Crónica
Íamos a descer a Rua Garrett, distraídos com as montras e o movimento das pessoas. Era o fim da tarde, os últimos raios de sol a bater no Castelo, por cima dos Armazéns do Chiado. De repente, fomos interpelados por uma mulher de túnica vermelha que trazia na mão uma pasta azul de plástico.
– Gostam de poesia?
Sem esperar pela resposta, abriu a pasta e tirou lá de dentro uma folha A-4 com dois poemas escritos em letra de computador.

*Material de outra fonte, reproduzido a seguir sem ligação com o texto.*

**src/design/red_pkg.sv**
```systemverilog
// Shared types, constants and command codes for the rounded Euclidean distance row block.
package red_pkg;

    localparam int MAX_POINTS_DEF = 64;
    localparam int COORD_BITS_DEF = 16;
    localparam int ROW_LIMIT = 64;
    localparam logic [6:0] COUNT_RESET = 7'd64;
    localparam logic [16:0] DIST_MAX = 17'd131071;

    localparam logic [1:0] CMD_LOAD = 2'd0;
    localparam logic [1:0] CMD_ROW = 2'd1;
    localparam logic [1:0] CMD_ERR = 2'd2;

    typedef struct packed {
        logic              action;
        logic [5:0]        point_index;
        logic signed [15:0] x_coord;
        logic signed [15:0] y_coord;
        logic [5:0]        customer;
    } in_item_t;

    typedef struct packed {
        logic [5:0]  column;
        logic        to_depot;
        logic [16:0] distance;
        logic        status;
        logic        last;
    } result_t;

    typedef struct packed {
        logic [1:0]         kind;
        logic [5:0]         index;
        logic signed [15:0] x_coord;
        logic signed [15:0] y_coord;
        logic [5:0]         last_target;
    } cmd_t;

endpackage

```
**src/design/red_ram.sv**
```systemverilog
// Generic single-write, single-read RAM with registered read data.
module red_ram #(
    parameter int WIDTH = 32,
    parameter int DEPTH = 64
) (
    input  logic                     clk,
    input  logic                     we,
    input  logic [$clog2(DEPTH)-1:0] waddr,
    input  logic [WIDTH-1:0]         wdata,
    input  logic [$clog2(DEPTH)-1:0] raddr,
    output logic [WIDTH-1:0]         rdata
);

    logic [WIDTH-1:0] mem [DEPTH];

    always_ff @(posedge clk)
    begin
        if (we)
        begin
            mem[waddr] <= wdata;
        end
        rdata <= mem[raddr];
    end

endmodule

```
**src/design/red_front.sv**
```systemverilog
// Front end: point count register, range checks and a two-entry command queue.
module red_front import red_pkg::*; #(
    parameter int MAX_POINTS = MAX_POINTS_DEF
) (
    input  logic     clk,
    input  logic     rst_n,
    input  logic     start,
    output logic     busy,
    input  in_item_t item,
    input  logic     count_we,
    input  logic [6:0] count_wdata,
    output logic     cmd_valid,
    output cmd_t     cmd,
    input  logic     cmd_pop
);

    localparam int LIMIT = (MAX_POINTS < ROW_LIMIT) ? MAX_POINTS : ROW_LIMIT;

    logic [6:0] count_reg;
    logic [1:0] fill_reg;
    logic       wptr_reg;
    logic       rptr_reg;
    cmd_t       queue_reg [2];
    logic [6:0] eff_count;
    logic       push;
    cmd_t       new_cmd;

    assign eff_count = (count_reg > 7'(LIMIT)) ? 7'(LIMIT) : count_reg;
    assign busy = (fill_reg == 2'd2);
    assign push = start && !busy;
    assign cmd_valid = (fill_reg != 2'd0);
    assign cmd = queue_reg[rptr_reg];

    always_comb
    begin
        new_cmd.index = item.point_index;
        new_cmd.x_coord = item.x_coord;
        new_cmd.y_coord = item.y_coord;
        new_cmd.last_target = 6'(eff_count - 7'd1);
        if (item.action)
        begin
            new_cmd.index = item.customer;
            new_cmd.kind = (({1'b0, item.customer} + 7'd1) < eff_count) ? CMD_ROW : CMD_ERR;
        end
        else
        begin
            new_cmd.kind = ({1'b0, item.point_index} < eff_count) ? CMD_LOAD : CMD_ERR;
        end
    end

    always_ff @(posedge clk or negedge rst_n)
    begin
        if (!rst_n)
        begin
            count_reg <= COUNT_RESET;
            fill_reg <= 2'd0;
            wptr_reg <= 1'b0;
            rptr_reg <= 1'b0;
        end
        else
        begin
            if (count_we)
            begin
                count_reg <= count_wdata;
            end
            if (push)
            begin
                wptr_reg <= !wptr_reg;
            end
            if (cmd_pop)
            begin
                rptr_reg <= !rptr_reg;
            end
            fill_reg <= fill_reg + 2'(push) - 2'(cmd_pop);
        end
    end

    always_ff @(posedge clk)
    begin
        if (push)
        begin
            queue_reg[wptr_reg] <= new_cmd;
        end
    end

`ifndef SYNTHESIS
    a_no_pop_empty: assert property (@(posedge clk) disable iff (!rst_n)
        cmd_pop |-> fill_reg != 2'd0)
        else $error("pop from empty command queue");
    a_fill_track: assert property (@(posedge clk) disable iff (!rst_n)
        (push && !cmd_pop) |=> fill_reg == $past(fill_reg) + 2'd1)
        else $error("queue fill count lost a push");
    a_ptr_match: assert property (@(posedge clk) disable iff (!rst_n)
        (fill_reg == 2'd0 || fill_reg == 2'd2) |-> wptr_reg == rptr_reg)
        else $error("queue pointers disagree with fill count");
`endif

endmodule

```
**src/design/red_back.sv**
```systemverilog
// Back end: point memory, distance datapath with bit-serial square root, result register.
module red_back import red_pkg::*; #(
    parameter int MAX_POINTS = MAX_POINTS_DEF,
    parameter int COORD_BITS = COORD_BITS_DEF
) (
    input  logic    clk,
    input  logic    rst_n,
    input  logic    cmd_valid,
    input  cmd_t    cmd,
    output logic    cmd_pop,
    output result_t result,
    output logic    result_valid
);

    localparam int AW = (MAX_POINTS > 1) ? $clog2(MAX_POINTS) : 1;
    localparam int CB = COORD_BITS;
    localparam int MW = CB + 1;
    localparam int SW = 2 * MW;
    localparam int NSTEP = SW / 2;
    localparam int STW = $clog2(NSTEP + 1);

    localparam logic [3:0] ST_IDLE = 4'd0;
    localparam logic [3:0] ST_RDA = 4'd1;
    localparam logic [3:0] ST_LATA = 4'd2;
    localparam logic [3:0] ST_DIFF = 4'd3;
    localparam logic [3:0] ST_SQX = 4'd4;
    localparam logic [3:0] ST_SQY = 4'd5;
    localparam logic [3:0] ST_SUM = 4'd6;
    localparam logic [3:0] ST_ISQ = 4'd7;
    localparam logic [3:0] ST_EMIT = 4'd8;
    localparam logic [3:0] ST_RDB = 4'd9;

    logic [3:0]     state_reg;
    logic [3:0]     state_next;
    logic [5:0]     cust_reg;
    logic [5:0]     last_reg;
    logic [5:0]     t_reg;
    logic [CB-1:0]  ax_reg;
    logic [CB-1:0]  ay_reg;
    logic [MW-1:0]  dx_reg;
    logic [MW-1:0]  dy_reg;
    logic [SW-1:0]  p1_reg;
    logic [SW-1:0]  p2_reg;
    logic [SW-1:0]  rem_reg;
    logic [SW-1:0]  root_reg;
    logic [SW-1:0]  bit_reg;
    logic [STW-1:0] step_reg;
    result_t        res_reg;
    logic           res_valid_reg;

    logic            ram_we;
    logic [AW-1:0]   ram_waddr;
    logic [2*CB-1:0] ram_wdata;
    logic [AW-1:0]   ram_raddr;
    logic [2*CB-1:0] ram_rdata;

    logic [MW-1:0] diff_x;
    logic [MW-1:0] diff_y;
    logic [SW-1:0] sq_x;
    logic [SW-1:0] sq_y;
    logic [SW-1:0] trial;
    logic [SW-1:0] rounded;
    logic [16:0]   dist_sat;

    red_ram #(.WIDTH(2 * CB), .DEPTH(MAX_POINTS)) u_ram (
        .clk   (clk),
        .we    (ram_we),
        .waddr (ram_waddr),
        .wdata (ram_wdata),
        .raddr (ram_raddr),
        .rdata (ram_rdata)
    );

    assign cmd_pop = (state_reg == ST_IDLE) && cmd_valid;
    assign ram_we = cmd_pop && (cmd.kind == CMD_LOAD);
    assign ram_waddr = AW'(cmd.index);
    assign ram_wdata = {CB'(cmd.x_coord), CB'(cmd.y_coord)};
    assign ram_raddr = (state_reg == ST_RDA) ? AW'(cust_reg + 6'd1) : AW'(t_reg);

    assign diff_x = {ax_reg[CB-1], ax_reg}
                  - {ram_rdata[2*CB-1], ram_rdata[2*CB-1:CB]};
    assign diff_y = {ay_reg[CB-1], ay_reg} - {ram_rdata[CB-1], ram_rdata[CB-1:0]};
    assign sq_x = dx_reg * dx_reg;
    assign sq_y = dy_reg * dy_reg;
    assign trial = root_reg + bit_reg;
    assign rounded = root_reg + SW'(rem_reg > root_reg);
    assign dist_sat = (rounded > SW'(DIST_MAX)) ? DIST_MAX : rounded[16:0];
    assign result = res_reg;
    assign result_valid = res_valid_reg;

    always_comb
    begin
        state_next = state_reg;
        case (state_reg)
            ST_IDLE:
            begin
                if (cmd_pop && cmd.kind == CMD_ROW)
                begin
                    state_next = ST_RDA;
                end
            end
            ST_RDA:  state_next = ST_LATA;
            ST_LATA: state_next = ST_DIFF;
            ST_DIFF: state_next = ST_SQX;
            ST_SQX:  state_next = ST_SQY;
            ST_SQY:  state_next = ST_SUM;
            ST_SUM:  state_next = ST_ISQ;
            ST_ISQ:
            begin
                if (step_reg == STW'(NSTEP - 1))
                begin
                    state_next = ST_EMIT;
                end
            end
            ST_EMIT: state_next = (t_reg == last_reg) ? ST_IDLE : ST_RDB;
            ST_RDB:  state_next = ST_DIFF;
            default: state_next = ST_IDLE;
        endcase
    end

    always_ff @(posedge clk or negedge rst_n)
    begin
        if (!rst_n)
        begin
            state_reg <= ST_IDLE;
            res_valid_reg <= 1'b0;
        end
        else
        begin
            state_reg <= state_next;
            res_valid_reg <= (cmd_pop && cmd.kind != CMD_ROW) || (state_reg == ST_EMIT);
        end
    end

    always_ff @(posedge clk)
    begin
        case (state_reg)
            ST_IDLE:
            begin
                cust_reg <= cmd.index;
                last_reg <= cmd.last_target;
                t_reg <= 6'd0;
                res_reg.column <= 6'd0;
                res_reg.to_depot <= 1'b0;
                res_reg.distance <= 17'd0;
                res_reg.status <= (cmd.kind == CMD_ERR);
                res_reg.last <= 1'b1;
            end
            ST_LATA:
            begin
                ax_reg <= ram_rdata[2*CB-1:CB];
                ay_reg <= ram_rdata[CB-1:0];
            end
            ST_DIFF:
            begin
                dx_reg <= diff_x[MW-1] ? -diff_x : diff_x;
                dy_reg <= diff_y[MW-1] ? -diff_y : diff_y;
            end
            ST_SQX: p1_reg <= sq_x;
            ST_SQY: p2_reg <= sq_y;
            ST_SUM:
            begin
                rem_reg <= p1_reg + p2_reg;
                root_reg <= '0;
                bit_reg <= SW'(1) << (SW - 2);
                step_reg <= '0;
            end
            ST_ISQ:
            begin
                if (rem_reg >= trial)
                begin
                    rem_reg <= rem_reg - trial;
                    root_reg <= (root_reg >> 1) + bit_reg;
                end
                else
                begin
                    root_reg <= root_reg >> 1;
                end
                bit_reg <= bit_reg >> 2;
                step_reg <= step_reg + STW'(1);
            end
            ST_EMIT:
            begin
                res_reg.column <= (t_reg == 6'd0) ? 6'd0 : t_reg - 6'd1;
                res_reg.to_depot <= (t_reg == 6'd0);
                res_reg.distance <= dist_sat;
                res_reg.status <= 1'b0;
                res_reg.last <= (t_reg == last_reg);
                t_reg <= t_reg + 6'd1;
            end
            default:
            begin
            end
        endcase
    end

`ifndef SYNTHESIS
    a_no_result_mid_root: assert property (@(posedge clk) disable iff (!rst_n)
        (state_reg == ST_ISQ) |=> !res_valid_reg)
        else $error("result strobe during square root");
    a_write_idle_only: assert property (@(posedge clk) disable iff (!rst_n)
        ram_we |-> state_reg == ST_IDLE)
        else $error("point memory written during a row");
    a_target_bound: assert property (@(posedge clk) disable iff (!rst_n)
        (state_reg == ST_EMIT) |-> t_reg <= last_reg)
        else $error("row target past last column");
    a_step_bound: assert property (@(posedge clk) disable iff (!rst_n)
        (state_reg == ST_ISQ) |-> step_reg < STW'(NSTEP))
        else $error("square root ran too many steps");
`endif

endmodule

```
**src/design/rounded_euclidean_distance_rows_top.sv**
```systemverilog
// Top level of the rounded Euclidean distance row block.
//
//  channel   | handshake              | payload
//  ----------+------------------------+---------------------------
//  command   | start / busy           | item (in_item_t)
//  result    | result_valid strobe    | result (result_t)
//  config    | count_we               | count_wdata (point count)
//
// A load transaction or a rejected transaction gives one registered result once the
// back end takes it from the command queue. A row transaction gives one result per
// point in use; each distance comes from the bit-serial square root unit, which
// retires one result bit per cycle. Reset clears the point count to 64 and empties
// the command queue; the point memory is not cleared and must be loaded before rows
// are requested. The receiver cannot stall: each result is on the ports for exactly
// one cycle. The two-entry command queue lets start accept up to two commands while
// a row is being computed.
module rounded_euclidean_distance_rows_top import red_pkg::*; #(
    parameter int MAX_POINTS = MAX_POINTS_DEF,
    parameter int COORD_BITS = COORD_BITS_DEF
) (
    input  logic       clk,
    input  logic       rst_n,
    input  logic       start,
    output logic       busy,
    input  in_item_t   item,
    input  logic       count_we,
    input  logic [6:0] count_wdata,
    output result_t    result,
    output logic       result_valid
);

    // Commands cross from the classifier to the datapath through the queue.
    logic cmd_valid;
    logic cmd_pop;
    cmd_t cmd;

    red_front #(.MAX_POINTS(MAX_POINTS)) u_front (
        .clk         (clk),
        .rst_n       (rst_n),
        .start       (start),
        .busy        (busy),
        .item        (item),
        .count_we    (count_we),
        .count_wdata (count_wdata),
        .cmd_valid   (cmd_valid),
        .cmd         (cmd),
        .cmd_pop     (cmd_pop)
    );

    // The back end owns the point memory, so loads stay ordered behind rows.
    red_back #(.MAX_POINTS(MAX_POINTS), .COORD_BITS(COORD_BITS)) u_back (
        .clk          (clk),
        .rst_n        (rst_n),
        .cmd_valid    (cmd_valid),
        .cmd          (cmd),
        .cmd_pop      (cmd_pop),
        .result       (result),
        .result_valid (result_valid)
    );

endmodule

```
[config.mk]
export PLATFORM = sky130hd
export DESIGN_NAME = fchd_queue
export DESIGN_NICKNAME = d
export VERILOG_FILES = /design/src/hdl/fchd_pkg.sv /design/src/hdl/fchd_queue.sv
export SDC_FILE = /design/constraint.sdc
export NUM_CORES = 1
export LEC_CHECK = 0
export BUFFER_PORTS_ARGS = -buffer_cell sky130_fd_sc_hd__buf_2
export CORE_UTILIZATION = 52
export DETAILED_ROUTE_END_ITERATION = 8
export GPL_TIMING_DRIVEN = 0
export MAX_ROUTING_LAYER = met4
export PLACE_DENSITY = 0.79
export SLEW_MARGIN = 20
export SYNTH_ARGS = -nofsm -noshare
export SYNTH_HDL_FRONTEND = slang
export SYNTH_SLANG_ARGS = --single-unit
[constraint.sdc]
create_clock -name clk -period 15.4 [get_ports clk]
set_input_delay 0.77 -clock clk [delete_from_list [all_inputs] [get_ports clk]]
set_output_delay 0.77 -clock clk [all_outputs]
set_load 0.01 [all_outputs]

– Escrevi-os hoje de manhã.
Parecia estar a vender castanhas, “quentes e boas”. Mas não: era poesia – uma poesia de “fabrico próprio”, como os bolos de algumas pastelarias, assinada por uma mulher de trinta/quarenta anos, lábios pintados e unhas arranjadas.
– São um pouco tristes, comentou a Maria João acerca dos poemas.
A autora não confirmou nem desmentiu.
– Quanto está a pedir por eles? – perguntei.
– No mínimo dois euros. Não aceito menos.
Nunca tinha regateado preços com um poeta.
– Tenho apenas um euro, retorqui.
A mulher voltou a abrir a pasta e entregou-nos outra folha, só com um poema. Ato contínuo, arrecadou a moeda de um euro e bazou pela Rua Garrett acima, na direção da “Brasileira” e do Camões. O poema tem versos assim: “Insubmissa/Tenho por bussola/A inquieta sede”.